Strategies are often used to engineer a particular risk profile to movements in the underlying security. For example, buying a butterfly spread (long one X1 call, short two X2 calls, and long one X3 call) allows a trader to profit if the stock price on the expiration date is near the middle exercise price, X2, and does not expose the trader to a large loss.
An Iron condor is a strategy that is similar to a butterfly spread, but with different strikes for the short options – offering a larger likelihood of profit but with a lower net credit compared to the butterfly spread.
Selling a straddle (selling both a put and a call at the same exercise price) would give a trader a greater profit than a butterfly if the final stock price is near the exercise price, but might result in a large loss.
Similar to the straddle is the strangle which is also constructed by a call and a put, but whose strikes are different, reducing the net debit of the trade, but also reducing the risk of loss in the trade.
One well-known strategy is the covered call, in which a trader buys a stock (or holds a previously-purchased long stock position), and sells a call. If the stock price rises above the exercise price, the call will be exercised and the trader will get a fixed profit. If the stock price falls, the call will not be exercised, and any loss incurred to the trader will be partially offset by the premium received from selling the call. Overall, the payoffs match the payoffs from selling a put. This relationship is known as put-call parity and offers insights for financial theory. A benchmark index for the performance of a buy-write strategy is the CBOE S&P 500 BuyWrite Index (ticker symbol BXM).
Contracts similar to options are believed to have been used since ancient times. In the real estate market, call options have long been used to assemble large parcels of land from separate owners; e.g., a developer pays for the right to buy several adjacent plots, but is not obligated to buy these plots and might not unless he can buy all the plots in the entire parcel.

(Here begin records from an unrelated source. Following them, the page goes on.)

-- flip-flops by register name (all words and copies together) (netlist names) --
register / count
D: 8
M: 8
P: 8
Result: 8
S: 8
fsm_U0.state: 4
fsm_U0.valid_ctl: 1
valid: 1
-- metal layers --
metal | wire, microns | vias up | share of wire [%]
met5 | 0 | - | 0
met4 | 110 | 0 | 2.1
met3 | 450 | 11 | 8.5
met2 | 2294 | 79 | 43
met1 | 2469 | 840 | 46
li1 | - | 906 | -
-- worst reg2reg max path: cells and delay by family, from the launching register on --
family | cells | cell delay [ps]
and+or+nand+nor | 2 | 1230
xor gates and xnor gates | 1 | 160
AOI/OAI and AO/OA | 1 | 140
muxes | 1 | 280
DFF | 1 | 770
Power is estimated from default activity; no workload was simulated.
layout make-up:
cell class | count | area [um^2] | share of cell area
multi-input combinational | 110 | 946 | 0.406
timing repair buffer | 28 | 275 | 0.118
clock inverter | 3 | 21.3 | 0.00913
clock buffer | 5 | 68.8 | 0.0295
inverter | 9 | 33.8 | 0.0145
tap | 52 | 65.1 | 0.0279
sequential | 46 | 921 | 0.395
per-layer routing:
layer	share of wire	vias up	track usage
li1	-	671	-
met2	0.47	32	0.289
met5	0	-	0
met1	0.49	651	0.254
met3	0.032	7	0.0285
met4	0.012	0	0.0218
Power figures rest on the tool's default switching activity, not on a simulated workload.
## flow/run.sh

```bash
#!/bin/bash
# OpenROAD 26Q1-2900-gdf79404cd8, Yosys 0.63+post, stock flow scripts
make -C /OpenROAD-flow-scripts/flow DESIGN_CONFIG=/design/flow/config.mk WORK_HOME=/design/flow/orfs finish
```

## flow/config.mk

```make
export PLATFORM = sky130hd
export DESIGN_NAME = Add_Sub
export DESIGN_NICKNAME = Add_Sub
export VERILOG_FILES = /design/flow/design.v
export SDC_FILE = /design/flow/constraint.sdc
export NUM_CORES = 4
export LEC_CHECK = 1
export CORE_UTILIZATION = 30
```

## flow/constraint.sdc

```tcl
current_design Add_Sub

set clk_period 161.2
set clk_io_pct 0.2

create_clock -name clk0 -period $clk_period

set non_clock_inputs [all_inputs -no_clocks]
set_input_delay [expr $clk_period * $clk_io_pct] -clock clk0 $non_clock_inputs
set_output_delay [expr $clk_period * $clk_io_pct] -clock clk0 [all_outputs]
```
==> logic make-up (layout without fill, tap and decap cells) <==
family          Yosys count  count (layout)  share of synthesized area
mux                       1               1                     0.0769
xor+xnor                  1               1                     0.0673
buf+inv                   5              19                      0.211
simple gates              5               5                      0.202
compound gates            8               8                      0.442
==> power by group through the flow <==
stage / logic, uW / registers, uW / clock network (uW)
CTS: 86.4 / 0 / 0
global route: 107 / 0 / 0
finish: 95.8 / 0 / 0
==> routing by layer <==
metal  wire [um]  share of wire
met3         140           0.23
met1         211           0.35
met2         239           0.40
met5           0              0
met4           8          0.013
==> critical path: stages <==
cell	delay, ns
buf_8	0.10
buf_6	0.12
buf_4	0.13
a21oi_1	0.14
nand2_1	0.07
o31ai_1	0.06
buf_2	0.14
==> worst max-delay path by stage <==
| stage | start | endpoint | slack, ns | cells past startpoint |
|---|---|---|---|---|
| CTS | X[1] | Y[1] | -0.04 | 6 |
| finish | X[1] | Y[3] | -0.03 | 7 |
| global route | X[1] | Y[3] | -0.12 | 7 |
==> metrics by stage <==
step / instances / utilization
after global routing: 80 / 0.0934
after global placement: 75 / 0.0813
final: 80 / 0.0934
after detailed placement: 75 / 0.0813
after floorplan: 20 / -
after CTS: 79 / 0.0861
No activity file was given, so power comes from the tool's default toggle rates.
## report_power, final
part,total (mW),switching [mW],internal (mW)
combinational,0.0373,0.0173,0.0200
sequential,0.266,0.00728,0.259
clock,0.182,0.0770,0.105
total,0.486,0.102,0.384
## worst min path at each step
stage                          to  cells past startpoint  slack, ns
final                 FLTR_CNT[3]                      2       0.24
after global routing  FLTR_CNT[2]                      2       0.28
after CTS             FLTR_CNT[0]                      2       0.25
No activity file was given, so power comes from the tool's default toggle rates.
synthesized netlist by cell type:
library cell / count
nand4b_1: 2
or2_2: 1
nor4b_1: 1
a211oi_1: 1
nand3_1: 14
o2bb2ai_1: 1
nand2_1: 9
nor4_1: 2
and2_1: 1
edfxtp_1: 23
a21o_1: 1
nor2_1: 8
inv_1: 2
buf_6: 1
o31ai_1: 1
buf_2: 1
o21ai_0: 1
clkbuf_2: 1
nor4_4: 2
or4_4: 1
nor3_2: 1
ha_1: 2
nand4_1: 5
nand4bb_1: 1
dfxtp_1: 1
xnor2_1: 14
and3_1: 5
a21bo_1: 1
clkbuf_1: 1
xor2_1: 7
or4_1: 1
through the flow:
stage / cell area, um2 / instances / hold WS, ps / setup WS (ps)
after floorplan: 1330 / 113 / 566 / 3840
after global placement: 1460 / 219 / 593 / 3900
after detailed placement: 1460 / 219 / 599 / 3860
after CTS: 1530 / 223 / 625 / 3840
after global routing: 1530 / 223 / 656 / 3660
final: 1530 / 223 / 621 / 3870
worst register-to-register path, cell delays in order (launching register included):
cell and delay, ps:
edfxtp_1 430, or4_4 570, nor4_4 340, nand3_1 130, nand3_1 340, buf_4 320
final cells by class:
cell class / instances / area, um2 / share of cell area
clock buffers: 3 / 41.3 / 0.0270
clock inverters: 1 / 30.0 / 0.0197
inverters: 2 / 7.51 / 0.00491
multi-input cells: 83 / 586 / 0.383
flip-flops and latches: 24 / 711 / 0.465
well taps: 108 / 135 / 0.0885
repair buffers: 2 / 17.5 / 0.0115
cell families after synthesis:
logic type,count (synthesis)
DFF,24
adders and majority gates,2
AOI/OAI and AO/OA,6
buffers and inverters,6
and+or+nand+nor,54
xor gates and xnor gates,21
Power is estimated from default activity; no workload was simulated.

Film or theatrical producers often buy the right — but not the obligation — to dramatize a specific book or script. Lines of credit give the potential borrower the right — but not the obligation — to borrow within a specified time period.
Many choices, or embedded options, have traditionally been included in bond contracts. For example many bonds are convertible into common stock at the buyer's option, or may be called (bought back) at specified prices at the issuer's option. Mortgage borrowers have long had the option to repay the loan early, which corresponds to a callable bond option.
Privileges were options sold over the counter in nineteenth century America, with both puts and calls on shares offered by specialized dealers. Their exercise price was fixed at a rounded-off market price on the day or week that the option was bought, and the expiry date was generally three months after purchase. They were not traded in secondary markets.
Supposedly the first option buyer in the world was the ancient Greek mathematician and philosopher Thales of Miletus. On a certain occasion, it was predicted that the season's olive harvest would be larger than usual, and during the off-season he acquired the right to use a number of olive presses the following spring. When spring came and the olive harvest was larger than expected he exercised his options and then rented the presses out at much higher price than he paid for his 'option'.